Below is my simple box (all drawn in Microsoft Publisher :) and the transformation matrix I used on each point (only one is labeled, the others are obvious)
I applied a very similar transformation in the second case but got a very different result.
This might help,
Lets first look at what the matrix does to vectors. A useful way of looking at a matrix is to think of each column as being the result of applying the matrix to one of the basis vectors.
$$ \left[ \begin{array}{cc} a & b \\ c & d \end{array} \right] \left[ \begin{array}{cc} 1 \\ 0 \end{array} \right] =\left[ \begin{array}{cc} a \\ c \end{array} \right] \qquad \left[ \begin{array}{cc} a & b \\ c & d \end{array} \right] \left[ \begin{array}{cc} 0 \\ 1 \end{array} \right] =\left[ \begin{array}{cc} b \\ d \end{array} \right] $$
When you have more than one nonzero component for a column vector the matrix is applied to each piece and the results are added. In other words multiplying a matrix by a column vector adds columns of the matrix weighted by the components of the vector.
$$ \left[ \begin{array}{cc} a & b \\ c & d \end{array} \right] \left[ \begin{array}{cc} 3 \\ 4 \end{array} \right] =\left[ \begin{array}{cc} 3a + 4b\\ 3c + 4d \end{array} \right] $$ Now lets use this to see what your matrix does to the (x,y) ordered pairs,
$$ \left[ \begin{array}{cc} 1 & 0 \\ 1 & 1 \end{array} \right] \left[ \begin{array}{cc} x \\ y \end{array} \right] =\left[ \begin{array}{cc} x \\ x+y \end{array} \right] \qquad \left[ \begin{array}{cc} 1 & 1 \\ 0 & 1 \end{array} \right] \left[ \begin{array}{cc} x \\ y \end{array} \right] =\left[ \begin{array}{cc} x+y \\ y \end{array} \right]. $$
So you can see that when the first transformation is applied to a point it leaves the $x$ coordinate alone and then makes a new $y$ coordinate by adding the old $x$ and $y$ values. You can see this in your figure the shape is deformed vertically but not horizontally.

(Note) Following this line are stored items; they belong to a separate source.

File: src/hw/rtl/jsc_pkg.sv
// Package: shared types, constants and helpers for the joystick counter display.
`default_nettype none
package jsc_pkg;

  localparam int unsigned CountW = 14;
  localparam int unsigned XW     = 10;
  localparam int unsigned NumDig = 4;

  localparam logic [CountW-1:0] COUNT_MAX = 14'd9999;
  localparam logic [XW-1:0]     HI_RESET  = 10'd1000;
  localparam logic [XW-1:0]     LO_RESET  = 10'd13;

  localparam logic REG_HIGH_THR = 1'b0;
  localparam logic REG_LOW_THR  = 1'b1;

  typedef logic [3:0] bcd_t;
  typedef bcd_t [NumDig-1:0] bcd_vec_t;

  typedef struct packed {
    logic [NumDig-1:0] digit_enable_n;
    logic [7:0]        segments;
    logic [CountW-1:0] count_value;
  } result_t;

  function automatic logic [7:0] seg_of(input bcd_t d);
    logic [7:0] s;
    unique case (d)
      4'd0:    s = 8'h3F;
      4'd1:    s = 8'h06;
      4'd2:    s = 8'h5B;
      4'd3:    s = 8'h4F;
      4'd4:    s = 8'h66;
      4'd5:    s = 8'h6D;
      4'd6:    s = 8'h7D;
      4'd7:    s = 8'h27;
      4'd8:    s = 8'h7F;
      4'd9:    s = 8'h67;
      default: s = 8'h00;
    endcase
    return s;
  endfunction

  function automatic bcd_vec_t bcd_inc(input bcd_vec_t v);
    bcd_vec_t r;
    logic     c;
    r = v;
    c = 1'b1;
    for (int i = 0; i < NumDig; i++) begin
      if (c) begin
        if (v[i] == 4'd9) begin
          r[i] = 4'd0;
        end else begin
          r[i] = v[i] + 4'd1;
          c    = 1'b0;
        end
      end
    end
    return r;
  endfunction

  function automatic bcd_vec_t bcd_dec(input bcd_vec_t v);
    bcd_vec_t r;
    logic     b;
    r = v;
    b = 1'b1;
    for (int i = 0; i < NumDig; i++) begin
      if (b) begin
        if (v[i] == 4'd0) begin
          r[i] = 4'd9;
        end else begin
          r[i] = v[i] - 4'd1;
          b    = 1'b0;
        end
      end
    end
    return r;
  endfunction

endpackage
`default_nettype wire

File: src/hw/rtl/jsc_counter.sv
// Input register, threshold compare, count update and digit decode.
`default_nettype none
module jsc_counter import jsc_pkg::*; (
  input  wire logic              clk,
  input  wire logic              rst_n,
  input  wire logic              cfg_we,
  input  wire logic              cfg_index,
  input  wire logic [XW-1:0]     cfg_wdata,
  input  wire logic              in_valid,
  output logic                   in_stall,
  input  wire logic              in_new_sample,
  input  wire logic [XW-1:0]     in_joy_x,
  input  wire logic              in_button_n,
  input  wire logic              res_ready,
  output logic                   res_push,
  output result_t                res_data
);

  logic [XW-1:0]     hi_thr_r, lo_thr_r;
  logic              s1_valid_r;
  logic              s1_new_r, s1_btn_n_r;
  logic [XW-1:0]     s1_x_r;
  logic [CountW-1:0] count_r, count_nxt;
  bcd_vec_t          bcd_r, bcd_nxt;
  logic [1:0]        scan_r;
  logic              adv, take;

  assign adv      = s1_valid_r && res_ready;
  assign in_stall = s1_valid_r && !res_ready;
  assign take     = in_valid && !in_stall;

  always_ff @(posedge clk) begin
    if (!rst_n) begin
      hi_thr_r <= HI_RESET;
      lo_thr_r <= LO_RESET;
    end else if (cfg_we) begin
      unique case (cfg_index)
        REG_HIGH_THR: hi_thr_r <= cfg_wdata;
        REG_LOW_THR:  lo_thr_r <= cfg_wdata;
        default:      ;
      endcase
    end
  end

  always_ff @(posedge clk) begin
    if (!rst_n) begin
      s1_valid_r <= 1'b0;
    end else if (take || adv) begin
      s1_valid_r <= take;
    end
  end

  always_ff @(posedge clk) begin
    if (take) begin
      s1_new_r   <= in_new_sample;
      s1_x_r     <= in_joy_x;
      s1_btn_n_r <= in_button_n;
    end
  end

  always_comb begin
    count_nxt = count_r;
    bcd_nxt   = bcd_r;
    priority if (!s1_btn_n_r) begin
      count_nxt = '0;
      bcd_nxt   = '0;
    end else if (s1_new_r && (s1_x_r > hi_thr_r)) begin
      if (count_r < COUNT_MAX) begin
        count_nxt = count_r + 14'd1;
        bcd_nxt   = bcd_inc(bcd_r);
      end
    end else if (s1_new_r && (s1_x_r < lo_thr_r)) begin
      if (count_r != '0) begin
        count_nxt = count_r - 14'd1;
        bcd_nxt   = bcd_dec(bcd_r);
      end
    end else begin
      count_nxt = count_r;
      bcd_nxt   = bcd_r;
    end
  end

  always_ff @(posedge clk) begin
    if (!rst_n) begin
      count_r <= '0;
      bcd_r   <= '0;
      scan_r  <= '0;
    end else if (adv) begin
      count_r <= count_nxt;
      bcd_r   <= bcd_nxt;
      scan_r  <= scan_r + 2'd1;
    end
  end

  assign res_push                = adv;
  assign res_data.digit_enable_n = ~(4'b0001 << scan_r);
  assign res_data.segments       = seg_of(bcd_nxt[scan_r]);
  assign res_data.count_value    = count_nxt;

endmodule
`default_nettype wire

File: src/hw/rtl/jsc_out_buf.sv
// Two-entry output buffer: result register plus skid entry.
`default_nettype none
module jsc_out_buf import jsc_pkg::*; (
  input  wire logic    clk,
  input  wire logic    rst_n,
  input  wire logic    push,
  input  wire result_t push_data,
  output logic         ready,
  output logic         out_valid,
  input  wire logic    out_stall,
  output result_t      out_data
);

  logic    head_valid_r, head_valid_nxt;
  logic    skid_valid_r, skid_valid_nxt;
  result_t head_r, head_nxt;
  result_t skid_r, skid_nxt;
  logic    pop;

  assign ready     = !skid_valid_r;
  assign out_valid = head_valid_r;
  assign out_data  = head_r;
  assign pop       = head_valid_r && !out_stall;

  always_comb begin
    head_valid_nxt = head_valid_r;
    skid_valid_nxt = skid_valid_r;
    head_nxt       = head_r;
    skid_nxt       = skid_r;
    if (!head_valid_r || pop) begin
      if (skid_valid_r) begin
        head_valid_nxt = 1'b1;
        head_nxt       = skid_r;
        skid_valid_nxt = push;
        skid_nxt       = push_data;
      end else begin
        head_valid_nxt = push;
        head_nxt       = push_data;
      end
    end else if (push) begin
      skid_valid_nxt = 1'b1;
      skid_nxt       = push_data;
    end
  end

  always_ff @(posedge clk) begin
    if (!rst_n) begin
      head_valid_r <= 1'b0;
      skid_valid_r <= 1'b0;
    end else begin
      head_valid_r <= head_valid_nxt;
      skid_valid_r <= skid_valid_nxt;
    end
  end

  always_ff @(posedge clk) begin
    head_r <= head_nxt;
    skid_r <= skid_nxt;
  end

endmodule
`default_nettype wire

File: src/hw/rtl/joystick_updown_counter_seven_segment.sv
// Top level: joystick up/down decimal counter driving a 4-digit scanned display.
// An accepted item passes the input register and then the result register before its result is valid.
// Throughput: 1 item per cycle while out_stall is low; the result register plus a skid entry decouple out_stall.
// The count is kept in binary and BCD side by side, so digit decode is a table lookup.
// Reset (rst_n low, synchronous): count 0, scan at ones digit, thresholds 1000 and 13,
// both channels empty.
`default_nettype none
module joystick_updown_counter_seven_segment import jsc_pkg::*; (
  input  wire logic              clk,
  input  wire logic              rst_n,
  input  wire logic              cfg_we,
  input  wire logic              cfg_index,
  input  wire logic [XW-1:0]     cfg_wdata,
  input  wire logic              in_valid,
  output logic                   in_stall,
  input  wire logic              in_new_sample,
  input  wire logic [XW-1:0]     in_joy_x,
  input  wire logic              in_button_n,
  output logic                   out_valid,
  input  wire logic              out_stall,
  output logic [NumDig-1:0]      out_digit_enable_n,
  output logic [7:0]             out_segments,
  output logic [CountW-1:0]      out_count_value
);

  logic    res_ready, res_push;
  result_t res_data, out_data;

  jsc_counter u_counter (
    .clk           (clk),
    .rst_n         (rst_n),
    .cfg_we        (cfg_we),
    .cfg_index     (cfg_index),
    .cfg_wdata     (cfg_wdata),
    .in_valid      (in_valid),
    .in_stall      (in_stall),
    .in_new_sample (in_new_sample),
    .in_joy_x      (in_joy_x),
    .in_button_n   (in_button_n),
    .res_ready     (res_ready),
    .res_push      (res_push),
    .res_data      (res_data)
  );

  jsc_out_buf u_out_buf (
    .clk       (clk),
    .rst_n     (rst_n),
    .push      (res_push),
    .push_data (res_data),
    .ready     (res_ready),
    .out_valid (out_valid),
    .out_stall (out_stall),
    .out_data  (out_data)
  );

  assign out_digit_enable_n = out_data.digit_enable_n;
  assign out_segments       = out_data.segments;
  assign out_count_value    = out_data.count_value;

endmodule
`default_nettype wire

The second transformation does the same thing by with the roles of $x$ and $y$ reversed. Looking at this you can see that the $y$ coordinates do not change as a result of the transformation.
I hope this helps your intuition a bit. I'm not sure of you background but here are some general guidelines:
Your matrix will always treat $(0,0)$ as a special point. So when you are looking at what the transformation does you should keep in mind that it won't treat all squares equally.
When visualizing geometric transformations like this it is helpful to apply it to every point in the xy-grid. This gives you a new deformed grid which gives you an idea of what it does where. Think of this as stretching/compressing the xy plane.
If your transformation is diagonalizable you should find its eigenvalues and eigenvectors. These provide invaluable information about the transformation.